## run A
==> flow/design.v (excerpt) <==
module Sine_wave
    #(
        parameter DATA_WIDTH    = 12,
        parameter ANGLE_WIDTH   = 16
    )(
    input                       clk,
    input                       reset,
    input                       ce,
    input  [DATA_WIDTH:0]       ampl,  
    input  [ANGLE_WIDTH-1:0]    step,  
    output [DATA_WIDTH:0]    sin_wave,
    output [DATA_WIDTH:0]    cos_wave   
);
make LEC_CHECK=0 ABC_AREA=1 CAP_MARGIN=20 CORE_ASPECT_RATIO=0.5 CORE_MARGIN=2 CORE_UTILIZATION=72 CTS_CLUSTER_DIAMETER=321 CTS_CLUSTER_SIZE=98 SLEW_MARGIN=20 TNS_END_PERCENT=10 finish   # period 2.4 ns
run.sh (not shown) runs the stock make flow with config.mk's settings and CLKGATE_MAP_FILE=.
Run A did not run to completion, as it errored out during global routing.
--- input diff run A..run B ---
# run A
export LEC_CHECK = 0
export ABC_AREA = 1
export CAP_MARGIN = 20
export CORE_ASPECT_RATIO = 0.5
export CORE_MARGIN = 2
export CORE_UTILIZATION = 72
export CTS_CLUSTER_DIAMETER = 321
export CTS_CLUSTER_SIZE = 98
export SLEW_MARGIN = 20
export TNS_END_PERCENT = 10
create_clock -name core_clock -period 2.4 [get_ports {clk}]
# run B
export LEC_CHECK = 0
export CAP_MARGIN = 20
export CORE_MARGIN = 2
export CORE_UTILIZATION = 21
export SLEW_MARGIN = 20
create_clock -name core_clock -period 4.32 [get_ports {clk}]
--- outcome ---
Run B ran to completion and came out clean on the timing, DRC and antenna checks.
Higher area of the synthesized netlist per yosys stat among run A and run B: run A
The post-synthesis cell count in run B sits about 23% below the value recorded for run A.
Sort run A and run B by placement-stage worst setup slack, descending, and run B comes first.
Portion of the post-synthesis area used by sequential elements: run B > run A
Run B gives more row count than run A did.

______________________________

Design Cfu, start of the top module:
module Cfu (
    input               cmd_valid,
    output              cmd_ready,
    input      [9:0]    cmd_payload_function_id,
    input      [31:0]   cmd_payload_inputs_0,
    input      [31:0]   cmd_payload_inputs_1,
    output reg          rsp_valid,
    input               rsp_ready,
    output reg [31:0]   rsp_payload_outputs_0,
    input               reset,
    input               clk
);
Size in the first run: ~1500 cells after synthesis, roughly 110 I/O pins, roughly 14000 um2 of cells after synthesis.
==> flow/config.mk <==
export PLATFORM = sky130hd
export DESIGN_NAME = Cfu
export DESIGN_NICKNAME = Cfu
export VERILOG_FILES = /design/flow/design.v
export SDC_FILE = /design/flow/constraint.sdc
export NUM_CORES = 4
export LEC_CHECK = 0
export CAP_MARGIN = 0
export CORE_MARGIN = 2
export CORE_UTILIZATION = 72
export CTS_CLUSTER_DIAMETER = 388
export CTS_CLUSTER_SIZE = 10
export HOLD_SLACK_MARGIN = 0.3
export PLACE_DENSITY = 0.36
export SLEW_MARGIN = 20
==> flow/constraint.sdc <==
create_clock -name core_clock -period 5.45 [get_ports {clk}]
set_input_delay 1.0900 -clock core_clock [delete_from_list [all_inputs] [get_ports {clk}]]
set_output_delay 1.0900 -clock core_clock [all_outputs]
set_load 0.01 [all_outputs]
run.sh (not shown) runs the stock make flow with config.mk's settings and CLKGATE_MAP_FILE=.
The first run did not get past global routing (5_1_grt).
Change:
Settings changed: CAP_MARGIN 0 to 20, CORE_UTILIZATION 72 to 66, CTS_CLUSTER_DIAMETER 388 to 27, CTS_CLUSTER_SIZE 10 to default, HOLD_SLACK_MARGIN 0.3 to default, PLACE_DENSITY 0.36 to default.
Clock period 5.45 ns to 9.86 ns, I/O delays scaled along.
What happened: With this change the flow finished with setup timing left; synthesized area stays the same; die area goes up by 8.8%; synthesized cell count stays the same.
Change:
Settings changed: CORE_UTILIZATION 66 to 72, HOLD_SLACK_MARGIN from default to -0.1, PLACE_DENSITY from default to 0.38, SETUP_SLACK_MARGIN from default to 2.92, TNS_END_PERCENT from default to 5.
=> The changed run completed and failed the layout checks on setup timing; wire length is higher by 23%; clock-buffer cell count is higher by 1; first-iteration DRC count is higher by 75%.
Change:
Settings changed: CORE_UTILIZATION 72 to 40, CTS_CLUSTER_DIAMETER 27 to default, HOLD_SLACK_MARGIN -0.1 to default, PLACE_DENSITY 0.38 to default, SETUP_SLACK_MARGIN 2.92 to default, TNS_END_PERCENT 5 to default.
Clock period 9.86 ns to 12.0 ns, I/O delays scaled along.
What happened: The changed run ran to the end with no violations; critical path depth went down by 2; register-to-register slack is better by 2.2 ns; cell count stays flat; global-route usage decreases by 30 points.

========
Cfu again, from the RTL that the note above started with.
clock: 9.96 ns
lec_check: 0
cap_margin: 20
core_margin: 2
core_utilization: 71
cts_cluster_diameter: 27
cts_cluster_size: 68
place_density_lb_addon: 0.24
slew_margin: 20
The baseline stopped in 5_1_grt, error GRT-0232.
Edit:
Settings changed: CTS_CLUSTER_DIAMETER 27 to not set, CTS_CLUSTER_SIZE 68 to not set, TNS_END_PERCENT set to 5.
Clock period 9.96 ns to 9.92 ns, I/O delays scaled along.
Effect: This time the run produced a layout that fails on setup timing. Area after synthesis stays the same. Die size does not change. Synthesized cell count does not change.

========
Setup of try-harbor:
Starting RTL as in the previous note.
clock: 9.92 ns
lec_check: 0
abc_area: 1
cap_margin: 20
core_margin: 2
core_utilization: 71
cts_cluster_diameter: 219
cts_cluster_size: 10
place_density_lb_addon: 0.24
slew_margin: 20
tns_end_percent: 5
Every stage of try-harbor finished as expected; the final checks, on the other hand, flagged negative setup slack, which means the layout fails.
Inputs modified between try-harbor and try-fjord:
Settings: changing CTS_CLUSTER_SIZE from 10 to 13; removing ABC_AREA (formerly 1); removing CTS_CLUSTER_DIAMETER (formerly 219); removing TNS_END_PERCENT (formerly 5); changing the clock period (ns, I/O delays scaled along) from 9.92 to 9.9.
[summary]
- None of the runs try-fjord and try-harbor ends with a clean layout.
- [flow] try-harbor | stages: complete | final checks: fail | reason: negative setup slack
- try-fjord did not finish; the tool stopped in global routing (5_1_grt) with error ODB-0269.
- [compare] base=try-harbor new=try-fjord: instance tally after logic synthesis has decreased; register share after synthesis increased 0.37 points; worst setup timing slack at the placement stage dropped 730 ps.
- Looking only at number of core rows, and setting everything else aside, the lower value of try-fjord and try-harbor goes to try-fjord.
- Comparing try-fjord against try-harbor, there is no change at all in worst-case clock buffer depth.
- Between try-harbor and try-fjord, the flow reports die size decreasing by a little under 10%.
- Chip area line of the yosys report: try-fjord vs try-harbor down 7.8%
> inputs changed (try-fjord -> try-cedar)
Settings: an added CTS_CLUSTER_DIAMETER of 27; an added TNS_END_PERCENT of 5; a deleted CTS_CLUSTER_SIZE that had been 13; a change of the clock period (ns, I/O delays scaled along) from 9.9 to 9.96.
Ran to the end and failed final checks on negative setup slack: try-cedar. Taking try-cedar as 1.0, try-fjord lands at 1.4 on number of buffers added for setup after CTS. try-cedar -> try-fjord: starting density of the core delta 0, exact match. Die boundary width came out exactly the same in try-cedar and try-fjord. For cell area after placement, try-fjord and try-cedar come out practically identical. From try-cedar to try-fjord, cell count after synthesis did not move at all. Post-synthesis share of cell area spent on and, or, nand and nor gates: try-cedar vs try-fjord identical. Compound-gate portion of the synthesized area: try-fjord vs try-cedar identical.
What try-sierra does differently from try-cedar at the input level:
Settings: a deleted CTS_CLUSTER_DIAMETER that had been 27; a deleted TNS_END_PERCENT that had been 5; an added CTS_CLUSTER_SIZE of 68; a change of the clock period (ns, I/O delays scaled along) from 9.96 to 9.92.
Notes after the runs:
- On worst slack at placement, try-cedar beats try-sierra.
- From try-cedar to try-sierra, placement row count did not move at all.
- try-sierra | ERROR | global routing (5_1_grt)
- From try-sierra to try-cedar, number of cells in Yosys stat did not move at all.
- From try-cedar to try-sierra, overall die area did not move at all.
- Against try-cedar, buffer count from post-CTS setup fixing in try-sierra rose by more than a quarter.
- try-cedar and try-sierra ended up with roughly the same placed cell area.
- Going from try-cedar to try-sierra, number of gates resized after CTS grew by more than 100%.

______________________________

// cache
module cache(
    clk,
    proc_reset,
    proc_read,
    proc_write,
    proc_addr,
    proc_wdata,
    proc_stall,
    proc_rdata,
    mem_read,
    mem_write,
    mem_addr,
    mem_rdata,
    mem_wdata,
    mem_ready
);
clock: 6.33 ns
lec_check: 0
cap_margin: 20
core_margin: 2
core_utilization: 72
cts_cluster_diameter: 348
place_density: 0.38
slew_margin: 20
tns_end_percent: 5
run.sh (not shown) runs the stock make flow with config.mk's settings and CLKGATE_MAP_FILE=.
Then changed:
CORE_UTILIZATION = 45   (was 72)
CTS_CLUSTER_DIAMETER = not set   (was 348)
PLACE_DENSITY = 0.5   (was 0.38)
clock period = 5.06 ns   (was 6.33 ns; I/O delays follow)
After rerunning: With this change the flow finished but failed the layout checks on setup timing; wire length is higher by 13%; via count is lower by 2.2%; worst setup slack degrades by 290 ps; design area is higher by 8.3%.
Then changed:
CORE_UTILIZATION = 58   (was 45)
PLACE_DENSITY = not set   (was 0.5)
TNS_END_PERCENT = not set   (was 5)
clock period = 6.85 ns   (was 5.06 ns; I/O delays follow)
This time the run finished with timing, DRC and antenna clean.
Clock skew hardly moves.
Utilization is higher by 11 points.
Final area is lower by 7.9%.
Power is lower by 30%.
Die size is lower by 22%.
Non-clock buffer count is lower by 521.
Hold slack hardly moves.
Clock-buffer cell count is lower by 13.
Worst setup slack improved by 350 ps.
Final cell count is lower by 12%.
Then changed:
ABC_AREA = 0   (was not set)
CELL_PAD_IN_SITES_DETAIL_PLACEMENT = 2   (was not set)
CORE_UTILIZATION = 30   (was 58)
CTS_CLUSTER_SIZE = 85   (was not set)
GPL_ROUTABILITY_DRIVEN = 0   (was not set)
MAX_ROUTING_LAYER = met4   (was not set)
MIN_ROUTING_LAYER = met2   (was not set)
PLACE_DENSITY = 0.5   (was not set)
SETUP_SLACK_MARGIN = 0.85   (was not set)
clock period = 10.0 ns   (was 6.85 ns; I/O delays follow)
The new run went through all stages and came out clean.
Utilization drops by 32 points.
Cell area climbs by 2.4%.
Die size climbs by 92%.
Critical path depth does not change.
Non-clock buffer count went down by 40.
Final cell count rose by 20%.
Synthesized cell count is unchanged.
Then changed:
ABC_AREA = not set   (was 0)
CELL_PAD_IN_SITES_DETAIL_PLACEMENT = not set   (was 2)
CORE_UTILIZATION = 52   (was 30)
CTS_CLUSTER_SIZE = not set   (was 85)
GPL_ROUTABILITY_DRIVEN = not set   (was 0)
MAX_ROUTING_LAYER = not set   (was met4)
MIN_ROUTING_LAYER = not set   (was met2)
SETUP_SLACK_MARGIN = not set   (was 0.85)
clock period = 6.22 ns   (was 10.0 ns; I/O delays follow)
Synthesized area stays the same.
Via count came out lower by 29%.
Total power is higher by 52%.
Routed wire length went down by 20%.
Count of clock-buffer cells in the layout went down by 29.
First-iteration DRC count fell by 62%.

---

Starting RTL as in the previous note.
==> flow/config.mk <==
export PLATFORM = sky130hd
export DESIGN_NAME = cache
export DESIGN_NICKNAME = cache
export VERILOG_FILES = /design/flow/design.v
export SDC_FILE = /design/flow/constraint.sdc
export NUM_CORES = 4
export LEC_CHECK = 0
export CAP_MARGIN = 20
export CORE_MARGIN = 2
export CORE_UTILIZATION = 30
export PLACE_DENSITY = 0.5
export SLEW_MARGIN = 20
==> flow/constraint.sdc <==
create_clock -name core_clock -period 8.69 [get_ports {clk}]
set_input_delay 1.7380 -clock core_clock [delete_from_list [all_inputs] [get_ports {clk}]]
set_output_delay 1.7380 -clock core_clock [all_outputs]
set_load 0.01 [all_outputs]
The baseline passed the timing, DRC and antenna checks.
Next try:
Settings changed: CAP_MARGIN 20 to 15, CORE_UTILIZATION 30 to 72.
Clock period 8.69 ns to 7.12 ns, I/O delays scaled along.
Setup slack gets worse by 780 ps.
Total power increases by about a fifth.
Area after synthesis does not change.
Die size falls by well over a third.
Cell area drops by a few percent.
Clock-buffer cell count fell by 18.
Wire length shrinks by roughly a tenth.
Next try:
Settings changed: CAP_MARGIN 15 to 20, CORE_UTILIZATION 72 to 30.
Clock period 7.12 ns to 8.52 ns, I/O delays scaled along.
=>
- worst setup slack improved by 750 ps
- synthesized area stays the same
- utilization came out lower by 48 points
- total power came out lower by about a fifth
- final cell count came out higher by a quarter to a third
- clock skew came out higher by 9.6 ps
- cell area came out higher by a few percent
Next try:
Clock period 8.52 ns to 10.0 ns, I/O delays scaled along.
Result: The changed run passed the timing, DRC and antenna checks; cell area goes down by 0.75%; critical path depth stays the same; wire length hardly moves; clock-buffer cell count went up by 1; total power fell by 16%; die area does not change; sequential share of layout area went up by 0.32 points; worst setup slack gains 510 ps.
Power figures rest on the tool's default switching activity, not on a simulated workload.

______________________________

▸ **EXERCISE AIM**
Working through the entries above, copy every line in which "rose" is found.

▸ **REPLY**
- Against try-cedar, buffer count from post-CTS setup fixing in try-sierra rose by more than a quarter.
Final cell count rose by 20%.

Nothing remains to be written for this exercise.